President Obama announced the talks during his State of the Union address last week, and joined European Union leaders the following day to officially launch the process toward negotiations, which are expected to start in June.

"To increase investment, speed innovation and create more jobs, we need to move more aggressively to open new markets and innovate," the senators wrote. 

"We face new sources of competition from emerging markets around the world. As the global economy looks for concrete policies and actions to spur growth, now is the time to launch negotiations with this crucial trading partner."

Up until now, there have been issues that have tripped up the trading partners' ability to even start talks on a trade deal. Many trade experts, though supportive of a deal, express skepticism that they will be able to reconcile their differences. 

"While the United States and European markets are already highly integrated through trade, investment and foreign sales of our companies, even small steps will generate significant new economic opportunities and growth," the senators wrote.

An agreement, which is expected to take upward of two years to hammer out, between the world's largest trading partners would create a $5 trillion trans-Atlantic free-trade zone.

Last week, Senate Finance Committee Chairman Max Baucus (D-Mont.) and ranking member Orrin Hatch (R-Utah) sent a letter to U.S. Trade Representative Ron Kirk pressing him to create greater access on issues similar to the Portman-Nelson letter — U.S. agricultural and service exports, improved intellectual property protection, regulatory compliance and a mechanism for dispute settlement. 

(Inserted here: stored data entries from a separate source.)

### flow/config.mk
export PLATFORM = sky130hd
export DESIGN_NAME = breakout_debounce
export DESIGN_NICKNAME = breakout_debounce
export VERILOG_FILES = /design/flow/design.v
export SDC_FILE = /design/flow/constraint.sdc
export NUM_CORES = 4
export LEC_CHECK = 1
export CORE_UTILIZATION = 50
### flow/run.sh
#!/bin/bash
# OpenROAD 26Q1-2900-gdf79404cd8, Yosys 0.63+post, stock flow scripts
make -C /OpenROAD-flow-scripts/flow DESIGN_CONFIG=/design/flow/config.mk WORK_HOME=/design/flow/orfs finish
### flow/constraint.sdc
current_design breakout_debounce

set clk_period 9.7
set clk_io_pct 0.2

create_clock -name clk0 -period $clk_period [get_ports {clk}]

set non_clock_inputs [all_inputs -no_clocks]
set_input_delay [expr $clk_period * $clk_io_pct] -clock clk0 $non_clock_inputs
set_output_delay [expr $clk_period * $clk_io_pct] -clock clk0 [all_outputs]
### flow/design.v
`timescale 1ns / 1ns
module breakout_debounce #(
    parameter DEBOUNCE_TIME = 10000
)(
    input wire clk,
    input wire reset,
    input wire left_in,
    input wire right_in,
    input wire start_in,
    output reg left_out,
    output reg right_out,
    output reg start_out
);
    reg [19:0] left_counter = 0;
    reg [19:0] right_counter = 0;
    reg [19:0] start_counter = 0;
    reg left_prev = 0;
    reg right_prev = 0;
    reg start_prev = 0;
    always @(posedge clk or negedge reset) begin
        if (!reset) begin 
            left_out <= 0;
            left_prev <= 0;
            left_counter <= 0;
        end else begin
            left_prev <= left_in;
            if (left_in != left_prev) begin
                left_counter <= 0;
            end else if (left_counter < DEBOUNCE_TIME) begin
                left_counter <= left_counter + 1;
            end else begin
                left_out <= left_in;
            end
        end
    end
    always @(posedge clk or negedge reset) begin
        if (!reset) begin 
            right_out <= 0;
            right_prev <= 0;
            right_counter <= 0;
        end else begin
            right_prev <= right_in;
            if (right_in != right_prev) begin
                right_counter <= 0;
            end else if (right_counter < DEBOUNCE_TIME) begin
                right_counter <= right_counter + 1;
            end else begin
                right_out <= right_in;
            end
        end
    end
    always @(posedge clk or negedge reset) begin
        if (!reset) begin 
            start_out <= 0;
            start_prev <= 0;
            start_counter <= 0;
        end else begin
            start_prev <= start_in;
            if (start_in != start_prev) begin
                start_counter <= 0;
            end else if (start_counter < DEBOUNCE_TIME) begin
                start_counter <= start_counter + 1;
            end else begin 
                start_out <= start_in;
            end
        end
    end
endmodule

Portman and Nelson were joined by Sens. Lamar Alexander (R-Tenn.), Roy Blunt (R-Mo.), John Boozman (R-Ark.), Dan Coats (R-Ind.), Bob Corker (R-Tenn.), John Hoeven (R-N.D.), Johnny Isakson (R-Ga.), Mike Johanns (R-Neb.), Ron Johnson (R-Wis.), Mark Kirk (R-Ill.), Patrick Leahy (D-Vt.), Claire McCaskill (D-Mo.), Jeanne Shaheen (D-N.H.), Mark Warner (D-Va.) and Roger Wicker (R-Miss.).